**WHAT TO PRODUCE**
Return exactly the lines below, starting with the one that has "typedef enum logic [1:0]" and going on through the one that has "logic [31:0] d;".

· · · · ·

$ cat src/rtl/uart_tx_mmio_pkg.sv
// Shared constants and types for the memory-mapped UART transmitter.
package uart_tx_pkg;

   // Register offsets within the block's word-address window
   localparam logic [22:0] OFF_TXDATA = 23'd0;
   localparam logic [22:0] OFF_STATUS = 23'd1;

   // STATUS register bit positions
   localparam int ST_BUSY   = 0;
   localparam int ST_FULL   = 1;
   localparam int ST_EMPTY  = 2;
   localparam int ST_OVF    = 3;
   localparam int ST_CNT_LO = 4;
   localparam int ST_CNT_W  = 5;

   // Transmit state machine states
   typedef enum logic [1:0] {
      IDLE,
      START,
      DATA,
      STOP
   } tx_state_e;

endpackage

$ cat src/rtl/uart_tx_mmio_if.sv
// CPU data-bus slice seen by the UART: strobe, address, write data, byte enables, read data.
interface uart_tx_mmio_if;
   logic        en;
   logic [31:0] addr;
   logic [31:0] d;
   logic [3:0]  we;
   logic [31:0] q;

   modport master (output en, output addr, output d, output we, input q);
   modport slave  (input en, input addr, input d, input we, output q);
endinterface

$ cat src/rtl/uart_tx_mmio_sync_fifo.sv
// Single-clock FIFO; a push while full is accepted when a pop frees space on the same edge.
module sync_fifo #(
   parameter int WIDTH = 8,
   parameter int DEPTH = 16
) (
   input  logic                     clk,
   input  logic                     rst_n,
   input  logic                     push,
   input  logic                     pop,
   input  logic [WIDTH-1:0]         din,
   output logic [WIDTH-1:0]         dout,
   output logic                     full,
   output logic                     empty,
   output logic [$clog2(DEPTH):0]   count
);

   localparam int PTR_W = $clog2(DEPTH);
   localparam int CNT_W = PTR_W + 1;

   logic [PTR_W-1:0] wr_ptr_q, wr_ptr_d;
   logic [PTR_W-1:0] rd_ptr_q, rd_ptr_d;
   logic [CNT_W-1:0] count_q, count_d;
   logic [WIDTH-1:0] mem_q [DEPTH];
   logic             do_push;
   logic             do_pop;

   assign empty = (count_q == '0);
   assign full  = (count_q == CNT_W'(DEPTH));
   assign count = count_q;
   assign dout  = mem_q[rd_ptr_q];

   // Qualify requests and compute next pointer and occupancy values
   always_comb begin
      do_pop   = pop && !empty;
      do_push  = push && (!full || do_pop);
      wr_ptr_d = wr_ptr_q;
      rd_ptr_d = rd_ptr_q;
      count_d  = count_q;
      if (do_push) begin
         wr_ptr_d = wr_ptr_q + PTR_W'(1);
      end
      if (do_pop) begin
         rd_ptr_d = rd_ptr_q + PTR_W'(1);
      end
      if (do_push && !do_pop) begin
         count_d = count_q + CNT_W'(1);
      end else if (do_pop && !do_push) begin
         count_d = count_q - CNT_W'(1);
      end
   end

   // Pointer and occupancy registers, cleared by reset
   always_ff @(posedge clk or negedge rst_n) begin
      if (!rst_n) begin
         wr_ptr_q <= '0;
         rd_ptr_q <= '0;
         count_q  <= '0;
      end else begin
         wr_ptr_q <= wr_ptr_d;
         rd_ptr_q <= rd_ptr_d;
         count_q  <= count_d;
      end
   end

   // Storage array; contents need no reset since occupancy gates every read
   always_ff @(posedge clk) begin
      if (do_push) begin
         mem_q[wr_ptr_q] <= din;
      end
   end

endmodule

· · · · ·

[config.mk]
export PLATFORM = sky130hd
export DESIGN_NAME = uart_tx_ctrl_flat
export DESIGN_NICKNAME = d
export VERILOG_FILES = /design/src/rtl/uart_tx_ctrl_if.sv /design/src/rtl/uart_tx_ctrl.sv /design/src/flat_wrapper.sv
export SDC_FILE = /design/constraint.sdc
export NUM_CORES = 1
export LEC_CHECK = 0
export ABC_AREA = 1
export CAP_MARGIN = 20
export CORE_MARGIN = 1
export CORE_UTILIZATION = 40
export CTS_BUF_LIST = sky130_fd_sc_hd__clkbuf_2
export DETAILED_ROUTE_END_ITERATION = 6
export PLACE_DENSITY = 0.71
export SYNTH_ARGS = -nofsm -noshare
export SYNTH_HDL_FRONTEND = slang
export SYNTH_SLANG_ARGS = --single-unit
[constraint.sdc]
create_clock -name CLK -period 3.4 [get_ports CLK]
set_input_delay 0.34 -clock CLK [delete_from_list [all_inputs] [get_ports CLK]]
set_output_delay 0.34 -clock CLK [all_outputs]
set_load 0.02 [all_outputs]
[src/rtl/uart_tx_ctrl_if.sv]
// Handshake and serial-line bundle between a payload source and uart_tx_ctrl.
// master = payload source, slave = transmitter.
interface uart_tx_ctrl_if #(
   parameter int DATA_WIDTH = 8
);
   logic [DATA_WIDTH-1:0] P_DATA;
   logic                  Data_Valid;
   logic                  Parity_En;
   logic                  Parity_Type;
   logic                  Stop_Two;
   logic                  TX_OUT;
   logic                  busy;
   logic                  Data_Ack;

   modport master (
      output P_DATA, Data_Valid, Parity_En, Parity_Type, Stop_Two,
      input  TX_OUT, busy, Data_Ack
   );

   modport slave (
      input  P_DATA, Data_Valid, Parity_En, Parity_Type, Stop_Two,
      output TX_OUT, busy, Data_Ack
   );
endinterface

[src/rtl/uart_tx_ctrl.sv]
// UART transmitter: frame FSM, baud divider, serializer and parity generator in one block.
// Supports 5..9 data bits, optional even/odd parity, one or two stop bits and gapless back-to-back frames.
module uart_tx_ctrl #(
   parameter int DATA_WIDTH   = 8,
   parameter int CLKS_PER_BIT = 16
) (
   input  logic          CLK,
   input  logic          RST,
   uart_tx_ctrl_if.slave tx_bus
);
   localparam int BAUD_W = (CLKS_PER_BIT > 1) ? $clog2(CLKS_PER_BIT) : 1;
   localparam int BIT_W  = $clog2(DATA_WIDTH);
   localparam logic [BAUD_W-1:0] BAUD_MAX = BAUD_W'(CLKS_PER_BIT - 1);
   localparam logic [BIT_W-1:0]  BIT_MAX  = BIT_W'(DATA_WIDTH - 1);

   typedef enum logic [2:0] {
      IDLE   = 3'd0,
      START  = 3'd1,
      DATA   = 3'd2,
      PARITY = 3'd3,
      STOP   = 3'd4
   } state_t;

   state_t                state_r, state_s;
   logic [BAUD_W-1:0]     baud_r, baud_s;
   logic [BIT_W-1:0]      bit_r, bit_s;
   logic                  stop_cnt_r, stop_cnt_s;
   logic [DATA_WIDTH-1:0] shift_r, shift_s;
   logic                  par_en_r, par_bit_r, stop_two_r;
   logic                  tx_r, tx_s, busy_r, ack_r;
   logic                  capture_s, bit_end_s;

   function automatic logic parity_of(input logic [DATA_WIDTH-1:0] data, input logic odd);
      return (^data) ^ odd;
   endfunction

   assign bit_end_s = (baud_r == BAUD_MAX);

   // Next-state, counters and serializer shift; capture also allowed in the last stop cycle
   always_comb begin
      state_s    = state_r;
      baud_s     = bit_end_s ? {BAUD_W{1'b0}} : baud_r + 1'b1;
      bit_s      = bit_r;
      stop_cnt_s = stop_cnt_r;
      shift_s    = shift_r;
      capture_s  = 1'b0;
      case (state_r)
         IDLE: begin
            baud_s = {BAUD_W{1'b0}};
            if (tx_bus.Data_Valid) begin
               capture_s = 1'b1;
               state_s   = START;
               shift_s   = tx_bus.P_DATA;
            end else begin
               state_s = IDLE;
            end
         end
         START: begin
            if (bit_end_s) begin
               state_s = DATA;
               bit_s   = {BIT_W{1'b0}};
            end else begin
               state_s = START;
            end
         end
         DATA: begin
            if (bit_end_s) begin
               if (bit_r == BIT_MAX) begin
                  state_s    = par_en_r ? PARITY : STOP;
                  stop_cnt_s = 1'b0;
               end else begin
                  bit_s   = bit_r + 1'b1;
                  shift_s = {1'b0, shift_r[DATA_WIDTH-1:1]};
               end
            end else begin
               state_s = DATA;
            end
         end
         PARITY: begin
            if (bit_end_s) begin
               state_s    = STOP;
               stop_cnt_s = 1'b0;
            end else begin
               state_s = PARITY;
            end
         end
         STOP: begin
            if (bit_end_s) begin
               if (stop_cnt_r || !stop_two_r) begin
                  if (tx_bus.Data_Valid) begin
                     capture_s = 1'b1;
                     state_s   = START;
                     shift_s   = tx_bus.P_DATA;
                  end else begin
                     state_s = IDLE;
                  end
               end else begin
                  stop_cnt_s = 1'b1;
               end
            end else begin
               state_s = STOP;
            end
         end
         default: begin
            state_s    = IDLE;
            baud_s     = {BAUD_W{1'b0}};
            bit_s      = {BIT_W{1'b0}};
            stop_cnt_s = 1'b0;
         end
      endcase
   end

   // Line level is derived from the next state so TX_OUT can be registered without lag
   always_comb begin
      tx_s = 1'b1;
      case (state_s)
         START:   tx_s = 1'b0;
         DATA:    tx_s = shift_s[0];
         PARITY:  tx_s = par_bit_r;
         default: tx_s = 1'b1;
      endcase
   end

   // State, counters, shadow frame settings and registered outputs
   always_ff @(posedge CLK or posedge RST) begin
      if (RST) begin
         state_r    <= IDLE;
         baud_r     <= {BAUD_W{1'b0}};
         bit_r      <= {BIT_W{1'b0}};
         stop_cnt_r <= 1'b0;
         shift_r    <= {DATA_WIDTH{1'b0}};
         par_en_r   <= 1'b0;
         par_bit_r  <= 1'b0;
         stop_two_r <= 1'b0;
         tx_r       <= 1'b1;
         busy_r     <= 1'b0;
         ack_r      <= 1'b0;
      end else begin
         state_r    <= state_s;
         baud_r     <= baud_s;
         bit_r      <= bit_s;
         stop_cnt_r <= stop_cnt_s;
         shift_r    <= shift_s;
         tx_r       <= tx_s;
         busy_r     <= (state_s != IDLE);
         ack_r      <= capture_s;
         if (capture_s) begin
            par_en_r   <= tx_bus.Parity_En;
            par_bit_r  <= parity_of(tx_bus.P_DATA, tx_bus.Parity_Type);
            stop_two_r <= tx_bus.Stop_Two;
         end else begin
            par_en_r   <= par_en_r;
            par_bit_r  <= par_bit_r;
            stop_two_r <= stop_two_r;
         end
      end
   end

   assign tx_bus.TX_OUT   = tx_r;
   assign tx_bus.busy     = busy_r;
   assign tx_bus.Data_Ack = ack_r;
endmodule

· · · · ·

**THE ANSWER**
   typedef enum logic [1:0] {
      IDLE,
      START,
      DATA,
      STOP
   } tx_state_e;

endpackage

$ cat src/rtl/uart_tx_mmio_if.sv
// CPU data-bus slice seen by the UART: strobe, address, write data, byte enables, read data.
interface uart_tx_mmio_if;
   logic        en;
   logic [31:0] addr;
   logic [31:0] d;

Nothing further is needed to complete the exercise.